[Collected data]
****************
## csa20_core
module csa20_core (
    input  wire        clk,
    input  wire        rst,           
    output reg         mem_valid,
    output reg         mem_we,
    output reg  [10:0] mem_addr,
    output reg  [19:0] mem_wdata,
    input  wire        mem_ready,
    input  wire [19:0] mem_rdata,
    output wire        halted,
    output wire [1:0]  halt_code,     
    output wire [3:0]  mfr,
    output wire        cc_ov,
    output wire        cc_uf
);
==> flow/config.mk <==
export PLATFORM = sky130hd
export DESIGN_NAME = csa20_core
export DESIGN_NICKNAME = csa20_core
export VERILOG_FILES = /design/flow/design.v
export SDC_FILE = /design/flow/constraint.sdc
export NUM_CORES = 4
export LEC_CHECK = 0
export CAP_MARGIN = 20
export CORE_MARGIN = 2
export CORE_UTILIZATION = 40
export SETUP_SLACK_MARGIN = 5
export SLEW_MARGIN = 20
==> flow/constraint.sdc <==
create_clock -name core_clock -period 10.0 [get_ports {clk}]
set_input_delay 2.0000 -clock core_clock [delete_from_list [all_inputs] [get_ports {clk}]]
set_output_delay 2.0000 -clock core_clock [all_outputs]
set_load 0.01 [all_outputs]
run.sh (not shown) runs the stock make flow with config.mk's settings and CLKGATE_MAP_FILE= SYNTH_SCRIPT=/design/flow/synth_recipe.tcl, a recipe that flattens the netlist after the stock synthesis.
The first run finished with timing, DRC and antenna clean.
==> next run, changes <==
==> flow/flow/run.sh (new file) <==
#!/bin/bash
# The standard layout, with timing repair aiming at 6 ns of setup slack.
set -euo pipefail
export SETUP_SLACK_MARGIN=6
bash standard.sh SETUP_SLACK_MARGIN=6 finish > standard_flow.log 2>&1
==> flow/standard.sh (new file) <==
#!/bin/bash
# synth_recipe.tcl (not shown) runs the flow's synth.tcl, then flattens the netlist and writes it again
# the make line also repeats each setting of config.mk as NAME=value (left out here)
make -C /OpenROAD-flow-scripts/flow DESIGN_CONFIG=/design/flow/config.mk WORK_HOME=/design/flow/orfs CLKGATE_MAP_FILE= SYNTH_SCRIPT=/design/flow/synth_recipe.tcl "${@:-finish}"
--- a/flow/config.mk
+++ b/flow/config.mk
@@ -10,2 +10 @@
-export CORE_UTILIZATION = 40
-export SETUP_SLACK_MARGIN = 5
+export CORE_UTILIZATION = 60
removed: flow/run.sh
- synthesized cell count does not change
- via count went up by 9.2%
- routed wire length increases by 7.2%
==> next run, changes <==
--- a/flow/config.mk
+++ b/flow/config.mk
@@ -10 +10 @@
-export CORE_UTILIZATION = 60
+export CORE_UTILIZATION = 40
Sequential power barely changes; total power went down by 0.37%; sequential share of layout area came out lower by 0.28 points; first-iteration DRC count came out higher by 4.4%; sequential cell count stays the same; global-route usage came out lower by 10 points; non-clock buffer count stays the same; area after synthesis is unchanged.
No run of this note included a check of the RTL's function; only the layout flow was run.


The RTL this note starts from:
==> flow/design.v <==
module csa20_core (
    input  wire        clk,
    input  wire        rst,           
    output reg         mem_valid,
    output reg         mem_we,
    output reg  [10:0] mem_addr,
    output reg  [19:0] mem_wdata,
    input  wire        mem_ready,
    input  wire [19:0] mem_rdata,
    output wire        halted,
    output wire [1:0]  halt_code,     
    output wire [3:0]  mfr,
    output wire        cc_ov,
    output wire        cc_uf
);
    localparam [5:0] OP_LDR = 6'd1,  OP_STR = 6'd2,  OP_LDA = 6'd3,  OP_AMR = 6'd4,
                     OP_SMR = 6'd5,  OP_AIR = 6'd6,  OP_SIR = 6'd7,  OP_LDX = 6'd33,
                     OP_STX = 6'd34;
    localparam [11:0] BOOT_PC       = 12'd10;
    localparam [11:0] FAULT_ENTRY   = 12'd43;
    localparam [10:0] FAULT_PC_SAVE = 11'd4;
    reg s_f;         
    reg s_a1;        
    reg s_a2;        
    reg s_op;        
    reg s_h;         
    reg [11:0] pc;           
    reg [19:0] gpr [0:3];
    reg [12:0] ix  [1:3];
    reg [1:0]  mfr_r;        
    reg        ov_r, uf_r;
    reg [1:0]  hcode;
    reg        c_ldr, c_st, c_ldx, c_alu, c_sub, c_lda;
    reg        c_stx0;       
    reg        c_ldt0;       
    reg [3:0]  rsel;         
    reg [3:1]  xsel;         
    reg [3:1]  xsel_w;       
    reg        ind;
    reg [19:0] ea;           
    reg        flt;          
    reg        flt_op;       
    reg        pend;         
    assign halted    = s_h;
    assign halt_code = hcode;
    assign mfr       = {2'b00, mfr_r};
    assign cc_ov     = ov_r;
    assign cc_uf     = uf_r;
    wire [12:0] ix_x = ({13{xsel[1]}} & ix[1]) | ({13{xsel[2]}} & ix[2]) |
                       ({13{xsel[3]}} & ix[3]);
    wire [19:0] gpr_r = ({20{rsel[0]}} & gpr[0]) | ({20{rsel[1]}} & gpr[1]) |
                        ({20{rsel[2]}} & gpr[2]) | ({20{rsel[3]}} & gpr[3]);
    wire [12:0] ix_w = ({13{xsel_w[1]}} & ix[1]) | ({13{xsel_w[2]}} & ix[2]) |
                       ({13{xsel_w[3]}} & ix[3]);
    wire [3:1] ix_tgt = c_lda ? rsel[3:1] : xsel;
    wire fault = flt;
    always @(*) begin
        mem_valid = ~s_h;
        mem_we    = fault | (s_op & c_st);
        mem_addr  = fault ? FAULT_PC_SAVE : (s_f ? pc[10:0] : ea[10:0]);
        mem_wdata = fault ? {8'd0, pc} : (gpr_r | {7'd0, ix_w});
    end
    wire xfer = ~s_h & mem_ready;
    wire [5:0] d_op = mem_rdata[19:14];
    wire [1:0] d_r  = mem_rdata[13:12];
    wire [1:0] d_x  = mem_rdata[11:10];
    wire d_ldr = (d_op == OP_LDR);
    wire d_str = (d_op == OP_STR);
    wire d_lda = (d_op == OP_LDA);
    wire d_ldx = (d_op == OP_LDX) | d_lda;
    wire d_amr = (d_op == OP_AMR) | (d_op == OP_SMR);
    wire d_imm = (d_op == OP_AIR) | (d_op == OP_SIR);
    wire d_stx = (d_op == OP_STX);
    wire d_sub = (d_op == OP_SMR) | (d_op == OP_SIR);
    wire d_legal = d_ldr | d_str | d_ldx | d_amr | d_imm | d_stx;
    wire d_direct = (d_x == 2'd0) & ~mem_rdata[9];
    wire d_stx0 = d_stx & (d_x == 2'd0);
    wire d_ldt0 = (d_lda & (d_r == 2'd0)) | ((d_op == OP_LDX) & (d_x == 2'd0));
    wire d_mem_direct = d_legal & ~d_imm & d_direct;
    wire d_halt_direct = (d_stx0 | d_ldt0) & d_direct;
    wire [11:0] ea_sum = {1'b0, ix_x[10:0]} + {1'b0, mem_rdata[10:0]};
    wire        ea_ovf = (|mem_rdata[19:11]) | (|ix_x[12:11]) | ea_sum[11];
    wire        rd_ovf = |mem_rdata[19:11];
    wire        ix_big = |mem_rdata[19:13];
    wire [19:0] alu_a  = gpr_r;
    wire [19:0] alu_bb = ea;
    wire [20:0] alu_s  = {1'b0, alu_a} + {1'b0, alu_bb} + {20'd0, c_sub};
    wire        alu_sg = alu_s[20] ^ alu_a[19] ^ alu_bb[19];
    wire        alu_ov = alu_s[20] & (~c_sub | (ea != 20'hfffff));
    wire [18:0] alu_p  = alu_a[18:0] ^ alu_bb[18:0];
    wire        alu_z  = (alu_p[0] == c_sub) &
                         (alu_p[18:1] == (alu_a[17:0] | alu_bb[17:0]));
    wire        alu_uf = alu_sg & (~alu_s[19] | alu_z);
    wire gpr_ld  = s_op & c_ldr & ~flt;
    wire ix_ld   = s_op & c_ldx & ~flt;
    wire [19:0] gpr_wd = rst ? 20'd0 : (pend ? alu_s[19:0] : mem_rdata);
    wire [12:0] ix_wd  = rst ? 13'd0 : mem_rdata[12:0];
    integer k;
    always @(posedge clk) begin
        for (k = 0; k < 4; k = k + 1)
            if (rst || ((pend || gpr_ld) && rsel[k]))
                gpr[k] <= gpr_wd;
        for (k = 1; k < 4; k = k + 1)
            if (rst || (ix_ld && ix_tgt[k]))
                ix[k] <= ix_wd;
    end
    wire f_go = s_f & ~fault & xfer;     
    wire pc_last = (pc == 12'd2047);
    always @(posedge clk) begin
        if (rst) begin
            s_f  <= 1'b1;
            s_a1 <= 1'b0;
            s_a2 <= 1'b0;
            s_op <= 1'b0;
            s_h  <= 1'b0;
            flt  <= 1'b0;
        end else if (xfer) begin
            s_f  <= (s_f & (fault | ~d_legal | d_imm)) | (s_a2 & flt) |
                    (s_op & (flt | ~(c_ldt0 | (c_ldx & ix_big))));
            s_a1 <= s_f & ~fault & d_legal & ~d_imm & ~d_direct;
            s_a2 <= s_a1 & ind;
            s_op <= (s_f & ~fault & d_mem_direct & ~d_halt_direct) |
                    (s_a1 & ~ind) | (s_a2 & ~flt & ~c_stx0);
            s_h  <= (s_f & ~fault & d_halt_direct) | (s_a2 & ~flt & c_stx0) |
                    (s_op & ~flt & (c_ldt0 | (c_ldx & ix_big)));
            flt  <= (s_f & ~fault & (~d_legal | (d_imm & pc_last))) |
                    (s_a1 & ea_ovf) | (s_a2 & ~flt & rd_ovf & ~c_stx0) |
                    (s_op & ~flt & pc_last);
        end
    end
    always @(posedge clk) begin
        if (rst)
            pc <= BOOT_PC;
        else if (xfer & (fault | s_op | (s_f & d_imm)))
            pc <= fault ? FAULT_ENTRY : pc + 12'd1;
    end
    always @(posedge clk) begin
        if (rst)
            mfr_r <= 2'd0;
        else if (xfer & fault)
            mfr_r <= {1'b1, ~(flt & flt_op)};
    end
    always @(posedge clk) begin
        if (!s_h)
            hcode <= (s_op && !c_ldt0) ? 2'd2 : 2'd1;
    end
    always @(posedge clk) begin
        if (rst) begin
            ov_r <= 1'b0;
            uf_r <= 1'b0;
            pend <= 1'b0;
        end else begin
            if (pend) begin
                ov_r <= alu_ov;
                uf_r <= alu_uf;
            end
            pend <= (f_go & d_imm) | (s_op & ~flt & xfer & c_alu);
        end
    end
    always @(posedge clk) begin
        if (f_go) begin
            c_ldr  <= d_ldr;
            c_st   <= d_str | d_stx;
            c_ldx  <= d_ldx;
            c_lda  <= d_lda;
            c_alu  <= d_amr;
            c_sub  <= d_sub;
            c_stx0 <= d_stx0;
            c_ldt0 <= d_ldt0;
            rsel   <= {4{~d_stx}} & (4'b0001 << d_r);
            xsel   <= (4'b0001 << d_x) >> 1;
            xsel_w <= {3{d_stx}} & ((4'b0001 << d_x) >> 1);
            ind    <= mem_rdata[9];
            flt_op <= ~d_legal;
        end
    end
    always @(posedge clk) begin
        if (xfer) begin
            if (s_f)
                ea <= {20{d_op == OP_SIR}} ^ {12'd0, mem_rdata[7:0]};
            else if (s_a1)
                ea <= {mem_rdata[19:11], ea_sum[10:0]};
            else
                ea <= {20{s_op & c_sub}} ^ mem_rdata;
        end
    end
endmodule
Background: an optimization exercise with open tools, aiming at small area. Do not read the settings as production practice.
Function was checked by simulation only, so behaviour that the tests miss may differ from the original.
No activity file was given, so power comes from the tool's default toggle rates.

[design/flow/design.v]
module rxf_crc32_byte (
    input  wire [31:0] crc_in,
    input  wire [7:0]  data,
    output reg  [31:0] crc_out
);
    integer i;
    always @* begin
        crc_out = crc_in ^ {24'd0, data};
        for (i = 0; i < 8; i = i + 1) begin
            if (crc_out[0])
                crc_out = (crc_out >> 1) ^ 32'hEDB88320;
            else
                crc_out = crc_out >> 1;
        end
    end
endmodule
module intron_rx_framer (
    input  wire         clk,
    input  wire         rst,             
    input  wire         soft_reset,      
    input  wire [47:0]  intron_sess,     
    input  wire         rx_valid,
    input  wire [7:0]   rx_data,
    input  wire         alloc_ok,        
    input  wire         cas_valid,
    input  wire [3:0]   cas_old,
    input  wire [3:0]   cas_new,
    input  wire         activity_clr,    
    input  wire         query_valid,     
    input  wire [7:0]   query_idx,
    input  wire         ap_take,         
    output reg  [3:0]   mode,
    output reg          cas_ok,
    output reg          associated,
    output reg          activity,
    output reg          mac_valid,
    output reg  [47:0]  mac,
    output reg  [7:0]   ap_count,
    output reg          ap_valid,
    output reg  [7:0]   ap_index,
    output reg  [127:0] ap_info,
    output reg          pkt_start,
    output reg  [15:0]  pkt_len,
    output reg          pkt_wr,
    output reg  [7:0]   pkt_data,
    output reg          pkt_end,
    output reg          pkt_good,
    output reg          evt_valid,
    output reg  [2:0]   evt_code,
    output reg  [7:0]   evt_type,
    output reg  [15:0]  evt_size
);
    localparam [7:0]  INTRON0     = 8'h55;
    localparam [7:0]  INTRON1     = 8'h4E;
    localparam [7:0]  SUPPORTED_VERSION = 8'h0B;
    localparam [15:0] DEVICE_INFO_LEN = 16'd6;
    localparam [15:0] AP_COUNT_LEN    = 16'd1;
    localparam [15:0] AP_INFO_LEN     = 16'd16;
    localparam [7:0] T_DEVICE_INFO   = 8'h00;
    localparam [7:0] T_PACKET        = 8'h02;
    localparam [7:0] T_SCAN_AP_COUNT = 8'h06;
    localparam [7:0] T_SCAN_AP_INFO  = 8'h07;
    localparam [7:0] T_INVALID       = 8'h08;
    localparam [3:0] M_WAIT_INIT      = 4'd1;
    localparam [3:0] M_NEED_AP        = 4'd2;
    localparam [3:0] M_CONNECTING_AP  = 4'd3;
    localparam [3:0] M_RUNNING        = 4'd4;
    localparam [3:0] M_WRONG_FIRMWARE = 4'd6;
    localparam [2:0] E_CRC_MISMATCH   = 3'd1;
    localparam [2:0] E_OUT_OF_SYNC    = 3'd2;
    localparam [2:0] E_LENGTH_ERROR   = 3'd3;
    localparam [2:0] E_UNKNOWN_TYPE   = 3'd4;
    localparam [2:0] E_PROTOCOL_ERROR = 3'd5;
    localparam [2:0] S_SEEK   = 3'd0;
    localparam [2:0] S_HEADER = 3'd1;
    localparam [2:0] S_FIXED  = 3'd2;
    localparam [2:0] S_STREAM = 3'd3;
    localparam [2:0] S_DISCARD = 3'd4;
    reg [2:0]   pstate;
    reg [2:0]   ipos;
    reg [2:0]   hpos;
    reg [4:0]   fpos;
    reg [15:0]  remain;
    reg [15:0]  skipped;
    reg [31:0]  crc;
    reg [63:0]  hbuf;        
    reg [127:0] fbuf;        
    reg [7:0]   rtype;
    reg [7:0]   rvar;
    reg [15:0]  rsize;
    reg [31:0]  rcrc;
    reg         lq_valid;
    reg [7:0]   lq_idx;
    reg [2:0]   pstate_n;
    reg [2:0]   ipos_n;
    reg [2:0]   hpos_n;
    reg [4:0]   fpos_n;
    reg [15:0]  remain_n;
    reg [15:0]  skipped_n;
    reg [31:0]  crc_n;
    reg [63:0]  hbuf_n;
    reg [127:0] fbuf_n;
    reg [7:0]   rtype_n;
    reg [7:0]   rvar_n;
    reg [15:0]  rsize_n;
    reg [31:0]  rcrc_n;
    reg [3:0]   mode_n;
    reg         cas_ok_n;
    reg         associated_n;
    reg         activity_n;
    reg         mac_valid_n;
    reg [47:0]  mac_n;
    reg [7:0]   ap_count_n;
    reg         ap_valid_n;
    reg [7:0]   ap_index_n;
    reg [127:0] ap_info_n;
    reg         lq_valid_n;
    reg [7:0]   lq_idx_n;
    reg         pkt_start_n;
    reg [15:0]  pkt_len_n;
    reg         pkt_wr_n;
    reg [7:0]   pkt_data_n;
    reg         pkt_end_n;
    reg         pkt_good_n;
    reg         evt_valid_n;
    reg [2:0]   evt_code_n;
    reg [7:0]   evt_type_n;
    reg [15:0]  evt_size_n;
    wire [63:0] intron_all = {intron_sess, INTRON1, INTRON0};
    wire [7:0]  intron_exp = intron_all[8*ipos +: 8];
    wire        intron_hit = (rx_data == intron_exp);
    wire        crc_restart = (pstate == S_SEEK) && ((ipos == 3'd0) || !intron_hit);
    wire [31:0] crc_in = crc_restart ? 32'hFFFFFFFF : crc;
    wire [31:0] crc_step;
    rxf_crc32_byte u_crc (
        .crc_in  (crc_in),
        .data    (rx_data),
        .crc_out (crc_step)
    );
    wire [7:0]  h_type = hbuf[7:0];
    wire [7:0]  h_var  = hbuf[15:8];
    wire [15:0] h_size = {hbuf[23:16], hbuf[31:24]};
    wire [31:0] h_crc  = {hbuf[39:32], hbuf[47:40], hbuf[55:48], rx_data};
    wire [16:0] skipped_sum = {1'b0, skipped} + {14'd0, ipos} + {16'd0, (rx_data != INTRON0)};
    reg [127:0] payload;
    reg [3:0]   mode_c;
    reg         frame_ok;
    always @* begin
        pstate_n     = pstate;
        ipos_n       = ipos;
        hpos_n       = hpos;
        fpos_n       = fpos;
        remain_n     = remain;
        skipped_n    = skipped;
        crc_n        = crc;
        hbuf_n       = hbuf;
        fbuf_n       = fbuf;
        rtype_n      = rtype;
        rvar_n       = rvar;
        rsize_n      = rsize;
        rcrc_n       = rcrc;
        associated_n = associated;
        mac_valid_n  = mac_valid;
        mac_n        = mac;
        ap_count_n   = ap_count;
        ap_valid_n   = ap_valid;
        ap_index_n   = ap_index;
        ap_info_n    = ap_info;
        lq_valid_n   = lq_valid;
        lq_idx_n     = lq_idx;
        pkt_start_n  = 1'b0;
        pkt_len_n    = pkt_len;
        pkt_wr_n     = 1'b0;
        pkt_data_n   = pkt_data;
        pkt_end_n    = 1'b0;
        pkt_good_n   = pkt_good;
        evt_valid_n  = 1'b0;
        evt_code_n   = evt_code;
        evt_type_n   = evt_type;
        evt_size_n   = evt_size;
        payload      = fbuf;
        frame_ok     = 1'b0;
        activity_n = activity_clr ? 1'b0 : activity;
        if (ap_take)
            ap_valid_n = 1'b0;
        if (query_valid) begin
            lq_valid_n = 1'b1;
            lq_idx_n   = query_idx;
        end
        mode_c   = mode;
        cas_ok_n = 1'b0;
        if (cas_valid && !soft_reset && (mode == cas_old)) begin
            cas_ok_n = 1'b1;
            mode_c   = cas_new;
        end
        mode_n = mode_c;
        if (soft_reset) begin
            mode_n       = M_WAIT_INIT;
            associated_n = 1'b0;
            pstate_n     = S_SEEK;
            ipos_n       = 3'd0;
            hpos_n       = 3'd0;
            fpos_n       = 5'd0;
            remain_n     = 16'd0;
            skipped_n    = 16'd0;
            if (pstate == S_STREAM) begin
                pkt_end_n  = 1'b1;
                pkt_good_n = 1'b0;
            end
        end else if (rx_valid) begin
            case (pstate)
                S_SEEK: begin
                    if (intron_hit) begin
                        crc_n  = crc_step;
                        ipos_n = ipos + 3'd1;
                        if (ipos == 3'd7) begin
                            if (skipped != 16'd0) begin
                                evt_valid_n = 1'b1;
                                evt_code_n  = E_OUT_OF_SYNC;
                                evt_size_n  = skipped;
                            end
                            skipped_n = 16'd0;
                            ipos_n    = 3'd0;
                            hpos_n    = 3'd0;
                            pstate_n  = S_HEADER;
                        end
                    end else begin
                        skipped_n = skipped_sum[16] ? 16'hFFFF : skipped_sum[15:0];
                        if (rx_data == INTRON0) begin
                            crc_n  = crc_step;
                            ipos_n = 3'd1;
                        end else begin
                            ipos_n = 3'd0;
                        end
                    end
                end
                S_HEADER: begin
                    hbuf_n[8*hpos +: 8] = rx_data;
                    hpos_n = hpos + 3'd1;
                    if (hpos < 3'd4)
                        crc_n = crc_step;
                    if (hpos == 3'd7) begin
                        hpos_n  = 3'd0;
                        rtype_n = h_type;
                        rvar_n  = h_var;
                        rsize_n = h_size;
                        rcrc_n  = h_crc;
                        pstate_n = S_SEEK;       
                        ipos_n   = 3'd0;
                        fpos_n   = 5'd0;
                        remain_n = 16'd0;
                        case (h_type)
                            T_INVALID: begin
                                evt_valid_n = 1'b1;
                                evt_code_n  = E_PROTOCOL_ERROR;
                                evt_size_n  = h_size;
                                if (h_size != 16'd0) begin
                                    remain_n = h_size;
                                    pstate_n = S_DISCARD;
                                end
                            end
                            T_PACKET: begin
                                if (h_size == 16'd0) begin
                                    if (~crc == h_crc) begin
                                        activity_n   = 1'b1;
                                        associated_n = (h_var != 8'd0);
                                        if ((h_var != 8'd0) &&
                                            (mode_c == M_NEED_AP || mode_c == M_CONNECTING_AP))
                                            mode_n = M_RUNNING;
                                    end else begin
                                        evt_valid_n = 1'b1;
                                        evt_code_n  = E_CRC_MISMATCH;
                                        evt_type_n  = h_type;
                                    end
                                end else if (alloc_ok) begin
                                    pkt_start_n = 1'b1;
                                    pkt_len_n   = h_size;
                                    remain_n    = h_size;
                                    pstate_n    = S_STREAM;
                                end else begin
                                    remain_n = h_size;
                                    pstate_n = S_DISCARD;
                                end
                            end
                            T_DEVICE_INFO, T_SCAN_AP_COUNT, T_SCAN_AP_INFO: begin
                                if ((h_type == T_DEVICE_INFO   && h_size != DEVICE_INFO_LEN) ||
                                    (h_type == T_SCAN_AP_COUNT && h_size != AP_COUNT_LEN) ||
                                    (h_type == T_SCAN_AP_INFO  && h_size != AP_INFO_LEN)) begin
                                    evt_valid_n = 1'b1;
                                    evt_code_n  = E_LENGTH_ERROR;
                                    evt_type_n  = h_type;
                                    evt_size_n  = h_size;
                                    if (h_size != 16'd0) begin
                                        remain_n = h_size;
                                        pstate_n = S_DISCARD;
                                    end
                                end else begin
                                    remain_n = h_size;
                                    pstate_n = S_FIXED;
                                end
                            end
                            default: begin
                                evt_valid_n = 1'b1;
                                evt_code_n  = E_UNKNOWN_TYPE;
                                evt_type_n  = h_type;
                                if (h_size != 16'd0) begin
                                    remain_n = h_size;
                                    pstate_n = S_DISCARD;
                                end
                            end
                        endcase
                    end
                end
                S_FIXED: begin
                    fbuf_n[8*fpos +: 8] = rx_data;
                    fpos_n   = fpos + 5'd1;
                    remain_n = remain - 16'd1;
                    crc_n    = crc_step;
                    if (remain == 16'd1) begin
                        payload  = fbuf_n;
                        frame_ok = (~crc_step == rcrc);
                        pstate_n = S_SEEK;
                        ipos_n   = 3'd0;
                        fpos_n   = 5'd0;
                        if (!frame_ok) begin
                            evt_valid_n = 1'b1;
                            evt_code_n  = E_CRC_MISMATCH;
                            evt_type_n  = rtype;
                        end else begin
                            case (rtype)
                                T_DEVICE_INFO: begin
                                    if (rvar == SUPPORTED_VERSION) begin
                                        mac_valid_n = 1'b1;
                                        mac_n = {payload[7:0], payload[15:8], payload[23:16],
                                                 payload[31:24], payload[39:32], payload[47:40]};
                                        if (mode_c == M_WAIT_INIT)
                                            mode_n = M_NEED_AP;
                                    end else begin
                                        if (mode_c == M_WAIT_INIT)
                                            mode_n = M_WRONG_FIRMWARE;
                                    end
                                end
                                T_SCAN_AP_COUNT: begin
                                    ap_count_n = payload[7:0];
                                end
                                default: begin   
                                    if (lq_valid && (rvar == lq_idx)) begin
                                        ap_valid_n = 1'b1;
                                        ap_index_n = rvar;
                                        ap_info_n  = {payload[7:0],     payload[15:8],
                                                      payload[23:16],   payload[31:24],
                                                      payload[39:32],   payload[47:40],
                                                      payload[55:48],   payload[63:56],
                                                      payload[71:64],   payload[79:72],
                                                      payload[87:80],   payload[95:88],
                                                      payload[103:96],  payload[111:104],
                                                      payload[119:112], payload[127:120]};
                                    end
                                end
                            endcase
                        end
                    end
                end
                S_STREAM: begin
                    pkt_wr_n   = 1'b1;
                    pkt_data_n = rx_data;
                    remain_n   = remain - 16'd1;
                    crc_n      = crc_step;
                    if (remain == 16'd1) begin
                        frame_ok   = (~crc_step == rcrc);
                        pkt_end_n  = 1'b1;
                        pkt_good_n = frame_ok;
                        pstate_n   = S_SEEK;
                        ipos_n     = 3'd0;
                        if (frame_ok) begin
                            activity_n   = 1'b1;
                            associated_n = (rvar != 8'd0);
                            if ((rvar != 8'd0) &&
                                (mode_c == M_NEED_AP || mode_c == M_CONNECTING_AP))
                                mode_n = M_RUNNING;
                        end else begin
                            evt_valid_n = 1'b1;
                            evt_code_n  = E_CRC_MISMATCH;
                            evt_type_n  = rtype;
                        end
                    end
                end
                S_DISCARD: begin
                    remain_n = remain - 16'd1;
                    if (remain == 16'd1) begin
                        pstate_n = S_SEEK;
                        ipos_n   = 3'd0;
                    end
                end
                default: begin
                    pstate_n = S_SEEK;
                    ipos_n   = 3'd0;
                end
            endcase
        end
    end
    always @(posedge clk) begin
        if (rst) begin
            pstate     <= S_SEEK;
            ipos       <= 3'd0;
            hpos       <= 3'd0;
            fpos       <= 5'd0;
            remain     <= 16'd0;
            skipped    <= 16'd0;
            mode       <= M_WAIT_INIT;
            cas_ok     <= 1'b0;
            associated <= 1'b0;
            activity   <= 1'b0;
            mac_valid  <= 1'b0;
            ap_count   <= 8'd0;
            ap_valid   <= 1'b0;
            lq_valid   <= 1'b0;
            pkt_start  <= 1'b0;
            pkt_wr     <= 1'b0;
            pkt_end    <= 1'b0;
            evt_valid  <= 1'b0;
        end else begin
            pstate     <= pstate_n;
            ipos       <= ipos_n;
            hpos       <= hpos_n;
            fpos       <= fpos_n;
            remain     <= remain_n;
            skipped    <= skipped_n;
            mode       <= mode_n;
            cas_ok     <= cas_ok_n;
            associated <= associated_n;
            activity   <= activity_n;
            mac_valid  <= mac_valid_n;
            ap_count   <= ap_count_n;
            ap_valid   <= ap_valid_n;
            lq_valid   <= lq_valid_n;
            pkt_start  <= pkt_start_n;
            pkt_wr     <= pkt_wr_n;
            pkt_end    <= pkt_end_n;
            evt_valid  <= evt_valid_n;
        end
    end
    always @(posedge clk) begin
        crc      <= crc_n;
        hbuf     <= hbuf_n;
        fbuf     <= fbuf_n;
        rtype    <= rtype_n;
        rvar     <= rvar_n;
        rsize    <= rsize_n;
        rcrc     <= rcrc_n;
        mac      <= mac_n;
        ap_index <= ap_index_n;
        ap_info  <= ap_info_n;
        lq_idx   <= lq_idx_n;
        pkt_len  <= pkt_len_n;
        pkt_data <= pkt_data_n;
        pkt_good <= pkt_good_n;
        evt_code <= evt_code_n;
        evt_type <= evt_type_n;
        evt_size <= evt_size_n;
    end
endmodule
****************
__Exercise requirements__:
Give back the entries above exactly as they are, from their first line through the line that contains "run.sh (not shown)", both included, with nothing else.

__Response__:
## csa20_core
module csa20_core (
    input  wire        clk,
    input  wire        rst,           
    output reg         mem_valid,
    output reg         mem_we,
    output reg  [10:0] mem_addr,
    output reg  [19:0] mem_wdata,
    input  wire        mem_ready,
    input  wire [19:0] mem_rdata,
    output wire        halted,
    output wire [1:0]  halt_code,     
    output wire [3:0]  mfr,
    output wire        cc_ov,
    output wire        cc_uf
);
==> flow/config.mk <==
export PLATFORM = sky130hd
export DESIGN_NAME = csa20_core
export DESIGN_NICKNAME = csa20_core
export VERILOG_FILES = /design/flow/design.v
export SDC_FILE = /design/flow/constraint.sdc
export NUM_CORES = 4
export LEC_CHECK = 0
export CAP_MARGIN = 20
export CORE_MARGIN = 2
export CORE_UTILIZATION = 40
export SETUP_SLACK_MARGIN = 5
export SLEW_MARGIN = 20
==> flow/constraint.sdc <==
create_clock -name core_clock -period 10.0 [get_ports {clk}]
set_input_delay 2.0000 -clock core_clock [delete_from_list [all_inputs] [get_ports {clk}]]
set_output_delay 2.0000 -clock core_clock [all_outputs]
set_load 0.01 [all_outputs]
run.sh (not shown) runs the stock make flow with config.mk's settings and CLKGATE_MAP_FILE= SYNTH_SCRIPT=/design/flow/synth_recipe.tcl, a recipe that flattens the netlist after the stock synthesis.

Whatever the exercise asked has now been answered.